On ne peut plus appliquer la méthode concurrentielle pour déterminer la durée de nos réserves en ceci ou en cela, c'est à dire trouver le point de convergence entre la courbe de production et celle de consommation. Continuer à promouvoir "La prospective pour les Nuls" quand on possède un recul de 40 ans n'est même plus de la mauvaise foi.

En effet, ni la courbe de consommation, ni la courbe de production d'une ressource ne suivent un parcourt linéaire ou exponentiel ou géométrique : nous vivons dans un monde où l'être humain produit des découvertes, des bouleversements, des sauts quantitatifs et ne se réduit pas au troupeau bêlant et affamé que l'aristocratie anglaise aimait tant voir dans le livre de Malthus.

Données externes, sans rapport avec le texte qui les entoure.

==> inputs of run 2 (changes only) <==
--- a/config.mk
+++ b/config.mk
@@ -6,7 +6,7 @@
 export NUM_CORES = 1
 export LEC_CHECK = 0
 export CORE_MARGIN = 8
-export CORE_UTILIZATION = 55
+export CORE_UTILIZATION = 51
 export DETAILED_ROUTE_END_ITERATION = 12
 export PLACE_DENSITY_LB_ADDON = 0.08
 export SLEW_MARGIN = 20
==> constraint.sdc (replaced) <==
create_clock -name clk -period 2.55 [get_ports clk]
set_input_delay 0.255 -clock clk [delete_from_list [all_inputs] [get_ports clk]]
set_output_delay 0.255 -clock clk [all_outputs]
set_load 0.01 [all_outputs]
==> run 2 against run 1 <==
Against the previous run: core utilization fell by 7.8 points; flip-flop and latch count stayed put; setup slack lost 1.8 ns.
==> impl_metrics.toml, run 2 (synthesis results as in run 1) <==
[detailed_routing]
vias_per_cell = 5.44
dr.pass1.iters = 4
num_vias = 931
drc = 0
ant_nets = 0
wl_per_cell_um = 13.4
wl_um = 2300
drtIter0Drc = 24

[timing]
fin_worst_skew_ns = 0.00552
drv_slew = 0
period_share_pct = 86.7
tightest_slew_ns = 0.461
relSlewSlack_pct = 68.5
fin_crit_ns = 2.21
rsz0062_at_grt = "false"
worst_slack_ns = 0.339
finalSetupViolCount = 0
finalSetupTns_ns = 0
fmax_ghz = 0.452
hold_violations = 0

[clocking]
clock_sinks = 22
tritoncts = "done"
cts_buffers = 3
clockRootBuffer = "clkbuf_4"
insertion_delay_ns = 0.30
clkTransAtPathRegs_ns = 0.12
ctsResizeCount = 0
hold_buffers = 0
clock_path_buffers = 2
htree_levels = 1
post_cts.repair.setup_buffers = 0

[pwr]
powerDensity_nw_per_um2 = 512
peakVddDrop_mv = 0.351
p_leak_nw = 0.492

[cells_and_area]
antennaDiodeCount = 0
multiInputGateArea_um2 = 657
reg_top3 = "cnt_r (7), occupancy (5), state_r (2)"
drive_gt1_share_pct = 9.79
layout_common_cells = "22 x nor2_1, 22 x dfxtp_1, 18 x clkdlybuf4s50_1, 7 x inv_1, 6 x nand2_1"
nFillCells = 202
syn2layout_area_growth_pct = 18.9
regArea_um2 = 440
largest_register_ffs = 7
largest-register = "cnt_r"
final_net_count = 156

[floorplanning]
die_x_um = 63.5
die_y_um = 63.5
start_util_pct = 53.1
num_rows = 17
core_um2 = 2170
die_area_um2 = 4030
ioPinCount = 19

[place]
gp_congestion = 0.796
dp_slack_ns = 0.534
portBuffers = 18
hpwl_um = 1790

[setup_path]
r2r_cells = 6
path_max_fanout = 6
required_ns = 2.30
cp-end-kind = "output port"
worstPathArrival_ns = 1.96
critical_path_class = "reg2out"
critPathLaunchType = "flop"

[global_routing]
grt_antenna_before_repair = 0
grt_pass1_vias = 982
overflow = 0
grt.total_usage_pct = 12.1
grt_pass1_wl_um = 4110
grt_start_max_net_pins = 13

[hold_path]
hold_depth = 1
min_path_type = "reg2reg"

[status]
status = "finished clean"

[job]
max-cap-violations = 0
==> config.mk <==
export PLATFORM = sky130hd
export DESIGN_NAME = updown_mod_counter
export DESIGN_NICKNAME = d
export VERILOG_FILES = /design/src/rtl/updown_mod_counter.sv
export SDC_FILE = /design/constraint.sdc
export NUM_CORES = 1
export LEC_CHECK = 0
export ABC_AREA = 1
export BUFFER_PORTS_ARGS = -buffer_cell sky130_fd_sc_hd__clkbuf_2
export CAP_MARGIN = 25
export CORE_UTILIZATION = 33
export DETAILED_ROUTE_END_ITERATION = 8
export HOLD_SLACK_MARGIN = 0.06
export REMOVE_ABC_BUFFERS = 1
export SLEW_MARGIN = 25
export SYNTH_ARGS = -nofsm -noshare
export SYNTH_HDL_FRONTEND = slang
export SYNTH_SLANG_ARGS = --single-unit
export TNS_END_PERCENT = 10
==> constraint.sdc <==
create_clock -name clk -period 1.9 [get_ports clk]
set_input_delay 0.095 -clock clk [delete_from_list [all_inputs] [get_ports clk]]
set_output_delay 0.095 -clock clk [all_outputs]
set_load 0.01 [all_outputs]
==> src/rtl/updown_mod_counter.sv <==
// Up/down modulo-MODULUS counter with synchronous load, wrap pulse and sticky overflow flag.
// Define COUNTER_SATURATE_EN to hold at the boundary instead of wrapping around.
module updown_mod_counter #(
    parameter int WIDTH     = 5,
    parameter int MODULUS   = 32,
    parameter int RESET_VAL = 0
) (
    input  logic             clk,
    input  logic             reset,
    input  logic             en,
    input  logic             up,
    input  logic             load,
    input  logic [WIDTH-1:0] load_val,
    output logic [WIDTH-1:0] q,
    output logic             wrap,
    output logic             ovf
);

    localparam logic [WIDTH-1:0] MAX_VAL = WIDTH'(MODULUS - 1);
    localparam logic [WIDTH-1:0] RST_VAL = WIDTH'(RESET_VAL);
    localparam logic [WIDTH-1:0] ONE     = WIDTH'(1);

    logic [WIDTH-1:0] q_q, q_d;
    logic             wrap_q, wrap_d;
    logic             ovf_q, ovf_d;
    logic             at_top, at_bottom;

    assign at_top    = (q_q == MAX_VAL);
    assign at_bottom = (q_q == '0);

    always_comb begin
        q_d    = q_q;
        wrap_d = 1'b0;
        ovf_d  = ovf_q;
        if (load) begin
            // Out-of-range load values clamp to the top count state.
            q_d   = (load_val > MAX_VAL) ? MAX_VAL : load_val;
            ovf_d = 1'b0;
        end else if (en) begin
            if ((up && at_top) || (!up && at_bottom)) begin
                wrap_d = 1'b1;
                ovf_d  = 1'b1;
`ifdef COUNTER_SATURATE_EN
                q_d    = q_q;
`else
                q_d    = up ? '0 : MAX_VAL;
`endif
            end else if (up) begin
                q_d = q_q + ONE;
            end else begin
                q_d = q_q - ONE;
            end
        end
    end

    always_ff @(posedge clk) begin
        if (reset) begin
            q_q    <= RST_VAL;
            wrap_q <= 1'b0;
            ovf_q  <= 1'b0;
        end else begin
            q_q    <= q_d;
            wrap_q <= wrap_d;
            ovf_q  <= ovf_d;
        end
    end

    assign q    = q_q;
    assign wrap = wrap_q;
    assign ovf  = ovf_q;

endmodule

==> results.py, run 1 <==
metrics = {
    "finish": {
        "post-route-cell-area_um2": 700.7,
        "final_nets": 132,
        "layout.cells.non_filler": 133,
        "drive_gt1_share_pct": 23.93,
        "post-route-util_pct": 44.94,
        "area_overhead_vs_synth_pct": 24.17,
        "count_of_antenna_diodes_in_the_layout": 0,
    },
    "floorplanning": {
        "i_o_pin_count": 17,
        "starting_density_of_the_core_pct": 36.20,
        "die_x_um": 43.35,
        "floorplan.die_area_um2": 1879,
        "floorplan.core_area_um2": 1559,
        "fp.dieH_um": 43.35,
        "floorplan.rows": 14,
    },
    "cts": {
        "tritoncts_clock_tree": "done",
        "cts_buffers": 3,
        "clock_h_tree_levels": 1,
        "postCtsSetupBuffers": 0,
        "clock_transition_time_at_the_flip_flop_clock_pins_of_the_worst_setup_and_hold_paths_ns": 0.05,
        "cts_root_buf": "clkbuf_4",
        "clock_path_buffers": 2,
        "numClockSinks": 7,
        "worstSkewPairLatency_ns": 0.25,
        "cts_resized": 0,
    },
    "synthesis": {
        "yosysMostFrequentCell": "nand2_1",
        "synth.yosys.seq_area_share_pct": 24.83,
        "syn_area_per_cell_um2": 5.878,
        "synth_area_in_xor_xnor_pct": 1.552,
        "synth_adder_area_share_pct": 10.20,
        "synth-compound-area-share_pct": 10.42,
        "yosys-top-cells-count": "nand2_1 (31), inv_1 (15), nor2_1 (14), dfxtp_1 (7), a21oi_1 (6)",
        "netlist_instances": 96,
        "synth_async_sr_flop_share_pct": 0,
        "synth_cell_types": 16,
        "post_synth_instance_area_um2": 564.3,
        "post_synth_main_area_contributors": "dfxtp_1 (25%), nand2_1 (21%), inv_1 (10%)",
        "synth.mux.area_fraction_pct": 0,
        "synth_top_flop_cell": "dfxtp_1",
        "post_synth_simple_gate_area_pct": 41.02,
        "post-synth-top-area-fraction_pct": 24.83,
        "largest_family_of_logic_cells_by_synthesized_area": "simple AND/OR/NAND/NOR gates",
        "biggest_area_consumer_among_synthesized_cells": "dfxtp_1",
        "synth_enable_flop_cells": 0,
        "ys_ff_latch": 7,
        "ys.warnings.count": 0,
    },
    "placement": {
        "dpl.hpwl_mm": 1.040,
        "place_congestion": 0.8439,
        "place_ws_ns": 0.3407,
        "placedInstanceArea_um2": 664.4,
        "port_buffers": 16,
        "cell_count_after_placement": 128,
    },
    "routing": {
        "count_of_tritonroute_iterations_in_the_first_routing_pass": 6,
        "drcViolationCount": 2,
        "drt-wirelength-per-cell_um": 9.316,
        "avgViaCountPerCell": 4.579,
        "initialDrtViolationCount": 14,
        "ant_nets": 0,
        "routed_wl_mm": 1.239,
        "dr_total_vias": 609,
    },
    "global_routing": {
        "global_route_wire_length_before_repair_mm": 2.387,
        "gr-usage-met1_pct": 25.45,
        "grt_antenna_before_repair": 0,
        "first_global_vias": 590,
        "globalRoute.totalOverflow": 0,
        "largest_net_degree_at_the_start_of_global_routing": 9,
        "tot_gr_track_use_pct": 17.33,
        "top_usage_layer": "met1",
        "grt.met3_usage_pct": 3.750,
        "global_routing_usage_on_met2_pct": 23.33,
    },
    "hold_path": {
        "min_path_cells": 3,
        "worstHoldPathType": "in -> reg",
    },
    "run": {
        "drv.max_cap_violation_count": 0,
    },
    "status": {
        "status": "complete, but fails checks",
        "failed_checks": "design-rule violations",
    },
    "power": {
        "total_leakage_power_nw": 0.4026,
        "peakVddDrop_mv": 0.3962,
        "p_per_area_nw_per_um2": 671.1,
        "power_mw": 0.4703,
    },
    "timing": {
        "timing.final.hold_violations": 0,
        "maxSlewHeadroom_pct": 76.51,
        "final_max_slew_viol_count": 0,
        "fin_tns_setup_ns": 0,
        "rsz0062_at_grt": "false",
        "timing.fmax_ghz": 0.6379,
        "worst_clock_skew_ns": 0.002099,
        "tightestPinTransition_ns": 0.3519,
        "layout_setup_ws_ns": 0.3325,
        "final.period_utilization_pct": 82.50,
        "crit_path_time_final_ns": 1.568,
        "whs_ns": 0.1411,
        "setup_viol": 0,
    },
    "worst_setup_path": {
        "path_class": "reg -> reg",
        "reg2reg_setup_slack_ns": 0.33,
        "worstPathArrival_ns": 1.75,
        "worstPathCellList": "inv_1, fa_1, inv_1, nand3_1, nand2_1, nand2_1, nand2_1, nand2_1, nand2_1, nand2_1, a21oi_1",
        "worst_setup_path_end_kind": "flop",
        "worst_path_max_delay_cell": "fa_1",
        "required_ns": 2.09,
        "cp-start-kind": "flop",
        "cp_max_fanout": 6,
        "timing.critical_path.slowest_cell_delay_ns": 0.45,
        "reg2regPathDepth": 11,
        "crit_path_frequent_cell": "nand2_1",
    },
}
==> logic make-up after synthesis <==
| kind of cell | Yosys count |
|---|---|
| compound gates | 10 |
| xor+xnor | 1 |
| fa+ha+maj | 4 |
| buf+inv | 18 |
| flops | 7 |
| simple gates | 56 |
==> where the power goes <==
group | internal (mW) | switching, mW
Combinational | 0.0667 | 0.0945
Clock | 0.0801 | 0.0548
Sequential | 0.158 | 0.0158
Total | 0.305 | 0.165
==> state kept, by name, summed over array words and instances, names as in the netlist <==
signal  flops
wrap        1
ovf         1
q           5
==> worst paths after layout <==
kind	start	to
worst max-delay path	q[0]	q[4]
worst max register to register	q[0]	q[4]
worst min-delay path	en	wrap
worst min register to register	ovf	ovf
==> what timing repair did <==
action / in CTS / in global routing
endpoints found under the setup margin: 0 / 0
hold endpoints to repair: 3 / 0
hold buffers: 1 / 0
==> cell type report <==
cell class / instances / area (µm²)
Fill cell: 179 / 858.3
Sequential cell: 7 / 140.1
Clock buffer: 4 / 26.28
Timing Repair Buffer: 17 / 90.09
Inverter: 18 / 67.56
Tap cell: 16 / 20.02
Multi-Input combinational cell: 71 / 356.6
==> cells in the final DEF, fill, tap and decap left out <==
| cell type | instances |
|---|---|
| a22oi_1 | 2 |
| nor2_2 | 1 |
| nor2_1 | 14 |
| nand2_2 | 4 |
| clkbuf_1 | 1 |
| xnor2_1 | 1 |
| dlygate4sd3_1 | 1 |
| inv_2 | 3 |
| nand4_1 | 1 |
| nand2_1 | 31 |
| ha_1 | 3 |
| a21oi_1 | 6 |
| dfxtp_1 | 7 |
| clkbuf_4 | 3 |
| fa_1 | 1 |
| inv_1 | 15 |
| o21ai_0 | 1 |
| clkbuf_2 | 16 |
| a21oi_2 | 1 |
| nand3_1 | 5 |
==> critical path: cells and delay by family (launching register included) <==
family	cells	cell delay, ns
adder cells (fa/ha/maj)	1	0.45
flip-flops	1	0.41
AND/OR/NAND/NOR	7	0.35
buffers and inverters	2	0.18
AO/OA/AOI/OAI	1	0.10
==> routing by layer <==
metal / share of wire [%] / wire length, µm
met1: 51 / 632
met2: 40 / 498
met3: 6.1 / 76
met4: 2.5 / 31
met5: 0 / 0
(Power assumes the default switching activity.)
==> inputs of run 2 (changes only) <==
--- a/config.mk
+++ b/config.mk
@@ -5,7 +5,7 @@
 export SDC_FILE = /design/constraint.sdc
 export NUM_CORES = 1
 export LEC_CHECK = 0
-export ABC_AREA = 1
+export ABC_AREA = 0
 export BUFFER_PORTS_ARGS = -buffer_cell sky130_fd_sc_hd__clkbuf_2
 export CAP_MARGIN = 25
 export CORE_UTILIZATION = 33
==> constraint.sdc (replaced) <==
create_clock -name clk -period 1.38 [get_ports clk]
set_input_delay 0.069 -clock clk [delete_from_list [all_inputs] [get_ports clk]]
set_output_delay 0.069 -clock clk [all_outputs]
set_load 0.01 [all_outputs]
==> run 2 against run 1 <==
The flow finishes with violations (negative setup slack). Count of clock-buffer cells in the layout did not move. Maximum frequency fell by 11%. Via count rose by 8.2%.
==> results.py, run 2 <==
metrics = {
    "finish": {
        "fill_cells": 150,
        "drive_gt1_share_pct": 52.25,
        "area_overhead_vs_synth_pct": 57.72,
        "mostFrequentLayoutCell": "buf_4",
        "seqCellArea_um2": 142.6,
        "final_nets": 126,
        "largest_register_ff_count": 5,
        "layout_common_cells": "buf_4 (22), clkbuf_2 (16), nor2_1 (9)",
        "count_of_antenna_diodes_in_the_layout": 0,
        "post-route-util_pct": 57.22,
        "multi_input_area_um2": 412.9,
    },
    "synthesis": {
        "yosysMostFrequentCell": "nor2_1",
        "ys_ff_latch": 7,
        "post-synth-top-area-fraction_pct": 25.06,
        "synth_cell_types": 35,
        "post_synth_main_area_contributors": "dfxtp_1 (25%), ha_1 (6.7%), nor2_1 (6.7%)",
        "synth_enable_flop_cells": 0,
        "ys.warnings.count": 0,
        "biggest_area_consumer_among_synthesized_cells": "dfxtp_1",
        "post_synth_instance_area_um2": 559.3,
        "syn_area_per_cell_um2": 7.990,
        "synth.yosys.seq_area_share_pct": 25.06,
        "synth_async_sr_flop_share_pct": 0,
        "synth_top_flop_cell": "dfxtp_1",
        "yosys-top-cells-count": "nor2_1 (10), dfxtp_1 (7), a21oi_1 (6), inv_1 (4), nand2_1 (4)",
        "netlist_instances": 70,
    },
    "routing": {
        "avgViaCountPerCell": 5.189,
        "initialDrtViolationCount": 12,
        "dr_total_vias": 659,
        "ant_nets": 0,
        "drcViolationCount": 0,
        "routed_wl_mm": 1.492,
        "count_of_tritonroute_iterations_in_the_first_routing_pass": 4,
        "drt-wirelength-per-cell_um": 11.75,
    },
    "worst_setup_path": {
        "cp_max_fanout": 3,
        "worstPathArrival_ns": 1.89,
        "worst_setup_path_end_kind": "flop",
        "reg2reg_setup_slack_ns": -0.38,
        "required_ns": 1.50,
        "worst_path_max_delay_cell": "or4_1",
        "timing.critical_path.max_delay_family": "simple AND/OR/NAND/NOR gates",
        "cp-start-kind": "flop",
        "path_buf_inv": 1,
        "worstPathCellList": "inv_2, fa_2, nand2b_4, o2bb2ai_2, mux2_2, or4_1",
        "path_class": "reg -> reg",
        "timing.critical_path.slowest_cell_delay_ns": 0.39,
    },
    "placement": {
        "port_buffers": 16,
        "dpl.hpwl_mm": 1.171,
        "place_congestion": 0.8487,
        "place_ws_ns": -0.4875,
    },
    "cts": {
        "cts_root_buf": "clkbuf_4",
        "postCtsSetupBuffers": 0,
        "numClockSinks": 7,
        "clock_transition_time_at_the_flip_flop_clock_pins_of_the_worst_setup_and_hold_paths_ns": 0.06,
        "worstSkewPairLatency_ns": 0.25,
        "tritoncts_clock_tree": "done",
        "cts_buffers": 3,
        "clock_path_buffers": 2,
        "clock_h_tree_levels": 1,
    },
    "timing": {
        "layout_setup_ws_ns": -0.3827,
        "rsz0062_at_grt": "true",
        "final.period_utilization_pct": 127.7,
        "tightestPinTransition_ns": 0.2546,
        "timing.fmax_ghz": 0.5673,
        "crit_path_time_final_ns": 1.763,
        "timing.final.hold_violations": 0,
        "fin_tns_setup_ns": -1.371,
        "final_max_slew_viol_count": 0,
        "worst_clock_skew_ns": 0.001869,
        "whs_ns": 0.05910,
        "maxSlewHeadroom_pct": 82.99,
        "setup_viol": 6,
    },
    "global_routing": {
        "first_global_vias": 568,
        "global_route_wire_length_before_repair_mm": 2.553,
        "largest_net_degree_at_the_start_of_global_routing": 7,
        "tot_gr_track_use_pct": 17.88,
        "globalRoute.totalOverflow": 0,
        "grt_antenna_before_repair": 0,
    },
    "status": {
        "failed_checks": "negative setup slack",
        "status": "complete, but fails checks",
    },
    "power": {
        "total_leakage_power_nw": 0.4368,
        "peakVddDrop_mv": 0.4747,
        "p_per_area_nw_per_um2": 812.7,
    },
    "hold_path": {
        "worstHoldPathType": "in -> reg",
    },
    "floorplanning": {
        "die_x_um": 43.17,
        "floorplan.die_area_um2": 1864,
        "fp.dieH_um": 43.17,
        "starting_density_of_the_core_pct": 36.28,
        "floorplan.rows": 14,
        "i_o_pin_count": 17,
        "floorplan.core_area_um2": 1541,
    },
    "run": {
        "drv.max_cap_violation_count": 0,
    },
}
-- run 2: worst paths after layout --
kind | to | from | depth (start not counted)
hold reg to reg | ovf | ovf | 2
setup reg to reg | q[4] | q[1] | 6
setup / recovery | q[4] | q[1] | 6
hold / removal | q[0] | load_val[0] | 3
-- run 2: layout make-up --
class / count / area share [%]
Timing Repair Buffer: 40 / 30.07
Sequential cell: 7 / 16.17
Tap cell: 16 / 2.270
Clock buffer: 4 / 2.979
Inverter: 4 / 1.702
Multi-Input combinational cell: 56 / 46.81
-- run 2: layer usage --
layer	share of wire (%)	wire length, µm	up-vias	GRT usage (%)
met4	0.74	11	0	3.636
met3	4.1	61	2	5.106
met2	45	664	13	27.46
met5	0	0	-	0
met1	51	755	308	24.81
li1	-	-	336	-
-- run 2: metrics by stage --
| step | cell area [µm²] | std cells | total power [mW] |
|---|---|---|---|
| 4_1_cts | 877.1 | 127 | 0.7196 |
| 3_3_place_gp | 810.8 | 121 | 0.5030 |
| 6_report | 882.1 | 127 | 0.7169 |
| 3_5_place_dp | 810.8 | 121 | 0.5071 |
| 2_1_floorplan | 545.5 | 67 | 0.3689 |
| 5_1_grt | 882.1 | 127 | 0.7671 |
-- run 2: logic make-up (layout without fill, tap and decap cells) --
logic type | after synthesis | in the layout | synth area share (%)
compound gates | 18 | 18 | 22.15
mux | 2 | 2 | 3.803
fa+ha+maj | 4 | 4 | 10.29
simple gates | 30 | 30 | 30.43
xor+xnor | 2 | 2 | 3.133
flops | 7 | 7 | 25.06
buf+inv | 7 | 48 | 5.144
-- run 2: what timing repair did --
action / CTS / global route
gates cloned: 0 / 0
hold buffers: 2 / 0
endpoints found under the setup margin: 6 / 6
pin swaps: 6 / 3
resized for setup: 6 / 3
hold endpoints to repair: 2 / 0
-- run 2: power breakdown --
group	total [mW]	switching, mW	internal (mW)
Combinational	0.296	0.130	0.166
Clock	0.191	0.0804	0.111
Sequential	0.229	0.0110	0.218
-- run 2: worst reg2reg max path, stage by stage, from the launching register on --
cell and delay (ns):
dfxtp_2 0.33, inv_2 0.04, fa_2 0.35, nand2b_4 0.15, o2bb2ai_2 0.13, mux2_2 0.26
or4_1 0.39
==> inputs of run 3 (changes only) <==
--- a/config.mk
+++ b/config.mk
@@ -11,6 +11,7 @@
 export CORE_UTILIZATION = 33
 export DETAILED_ROUTE_END_ITERATION = 8
 export HOLD_SLACK_MARGIN = 0.06
+export PLACE_DENSITY_LB_ADDON = 0.25
 export REMOVE_ABC_BUFFERS = 1
 export SLEW_MARGIN = 25
 export SYNTH_ARGS = -nofsm -noshare
==> run 3 against run 2 <==
The run still ends with negative setup slack left. First-iteration DRC count up 17%. Global-route usage increased by 0.71 points. Clock skew increased by 0.0040 ns. Clock power decreased by 4%. Hold slack better by 0.069 ns. Critical path depth is the same. Count of clock-buffer cells in the layout did not move. Maximum frequency decreased by 1.2%. Cell count decreased by 1.6%. Utilization shrank 0.49 points. Design area shrank 0.85%. Critical endpoint unchanged. Largest cell class unchanged.
==> results.py, run 3 (synthesized netlist as in run 2, its figures left out) <==
metrics = {
    "status": {
        "status": "complete, but fails checks",
        "failed_checks": "negative setup slack",
    },
    "finish": {
        "multi_input_area_um2": 417.9,
        "drive_gt1_share_pct": 49.54,
        "mostFrequentLayoutCell": "buf_4",
        "post-route-util_pct": 56.74,
        "fill_cells": 145,
        "post-route-cell-area_um2": 874.6,
        "layout_common_cells": "buf_4 (19), clkbuf_2 (16), nor2_1 (9)",
        "seqCellArea_um2": 142.6,
        "area_overhead_vs_synth_pct": 56.38,
        "largest_register_ff_count": 5,
        "count_of_antenna_diodes_in_the_layout": 0,
        "final_nets": 124,
    },
    "placement": {
        "dpl.hpwl_mm": 1.140,
        "place_congestion": 0.7983,
        "placedInstanceArea_um2": 780.7,
        "port_buffers": 16,
    },
    "routing": {
        "initialDrtViolationCount": 14,
        "ant_nets": 0,
        "avgViaCountPerCell": 5.120,
        "drcViolationCount": 0,
        "drt-wirelength-per-cell_um": 12.89,
        "routed_wl_mm": 1.611,
        "dr_total_vias": 640,
        "count_of_tritonroute_iterations_in_the_first_routing_pass": 4,
    },
    "timing": {
        "whs_ns": 0.1282,
        "tightestPinTransition_ns": 0.2142,
        "crit_path_time_final_ns": 1.785,
        "final.period_utilization_pct": 129.3,
        "maxSlewHeadroom_pct": 85.31,
        "setup_viol": 6,
        "final_max_slew_viol_count": 0,
        "timing.fmax_ghz": 0.5602,
        "rsz0062_at_grt": "true",
        "fin_tns_setup_ns": -1.504,
        "layout_setup_ws_ns": -0.4049,
        "timing.final.hold_violations": 0,
        "worst_clock_skew_ns": 0.005912,
    },
    "floorplanning": {
        "fp.dieH_um": 43.17,
        "i_o_pin_count": 17,
        "floorplan.core_area_um2": 1541,
        "starting_density_of_the_core_pct": 36.28,
        "floorplan.die_area_um2": 1864,
        "die_x_um": 43.17,
        "floorplan.rows": 14,
    },
    "cts": {
        "clock_h_tree_levels": 1,
        "cts_root_buf": "clkbuf_4",
        "cts_buffers": 3,
        "clock_path_buffers": 2,
        "clock_transition_time_at_the_flip_flop_clock_pins_of_the_worst_setup_and_hold_paths_ns": 0.05,
        "tritoncts_clock_tree": "done",
        "numClockSinks": 7,
        "worstSkewPairLatency_ns": 0.25,
    },
    "power": {
        "cell_internal_power_dissipation_mw": 0.4944,
        "p_per_area_nw_per_um2": 818.5,
        "sw_frac_of_total_pct": 30.93,
        "total_leakage_power_nw": 0.4268,
        "seq_power_share_pct": 32.1,
        "peakVddDrop_mv": 0.4465,
        "pwr-share-clk_pct": 25.6,
        "comb_power_share_pct": 42.3,
        "power.switching_mw": 0.2215,
    },
    "worst_setup_path": {
        "reg2reg_from": "q[0]",
        "reg2regPathDepth": 6,
        "path_class": "reg -> reg",
        "required_ns": 1.51,
        "cp-startpoint": "q[0]",
        "worst_setup_path_end_kind": "flop",
        "cp-start-kind": "flop",
        "worstPathArrival_ns": 1.91,
        "cp_max_fanout": 3,
    },
    "global_routing": {
        "first_global_vias": 609,
        "tot_gr_track_use_pct": 18.59,
        "grt_antenna_before_repair": 0,
        "globalRoute.totalOverflow": 0,
        "largest_net_degree_at_the_start_of_global_routing": 12,
        "global_route_wire_length_before_repair_mm": 2.532,
    },
    "hold_path": {
        "worst_hold_startpoint": "en",
        "worstHoldPathType": "in -> reg",
        "min_path_cells": 3,
    },
    "run": {
        "drv.max_cap_violation_count": 0,
    },
}
run 3: changes by cell type in the layout (fill, tap and decap cells not counted), sizes merged:
cell	delta
buf	-3
dlygate4sd3	+1
run 3: area by class of cell:
class                      instances  area share (%)
clock buffer                       4           3.004
inverter                           4           1.717
multi-input combinational         56           47.78
sequential                         7           16.31
tap                               16           2.289
timing repair buffer              38           28.90
run 3: power groups by stage:
stage	combinational, mW	clock, mW	sequential, mW
after floorplan	0.123	0	0.246
after global placement	0.260	0	0.232
after detailed placement	0.263	0	0.232
after CTS	0.293	0.191	0.229
after global routing	0.331	0.203	0.232
final	0.303	0.184	0.230
run 3: repair_timing:
item / CTS / global route
hold buffers: 3 / 0
pin swaps: 8 / 1
gates resized for setup: 7 / 3
hold endpoints to repair: 3 / 0
setup buffers: 1 / 0
setup endpoints to repair: 6 / 6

Ainsi, chaque fois qu'un saut quantitatif menace, on entend les "idiots utiles" des malthusiens, c'est à dire les écologistes et le troupeau médiatique qui les suit volontiers, on entend donc ces populations hurler au scandale. Ce fut le cas pour l'énergie de fusion qui "menaçait" de pouvoir produire un saut quantitatif en matière d'énergie. C'est le cas pour le MOX qui permet de recycler des déchets de la fission classique pour produire des déchets au cycle plus court. C'est donc aussi le cas des gaz de schistes qui provoquent un saut quantitatif aux Etats-unis, avec des conséquences sanitaires peu enviables.

Or les réserves pétrolières, c'est à dire le pétrole directement exploitable mais non encore exploité représentait 770 milliards de barils à la fin 1985 mais 1200 milliards de barils à la fin de 2005. Et voilà que le Bureau des réserves en pétrole maritime et schistes bitumineux aux Etats-unis évalue les réserves mondiales actuelles à 1600 milliards de barils de pétrole issu de ces nouveaux gisements ! Ce qui figurait jadis sous l'appellation "pétrole non-conventionnel" est devenu, du fait des progrès techniques et de la demande, "pétrole conventionnel". C'est ce genre de discontinuité qui représente, pour les écologistes, une atteinte au dogme.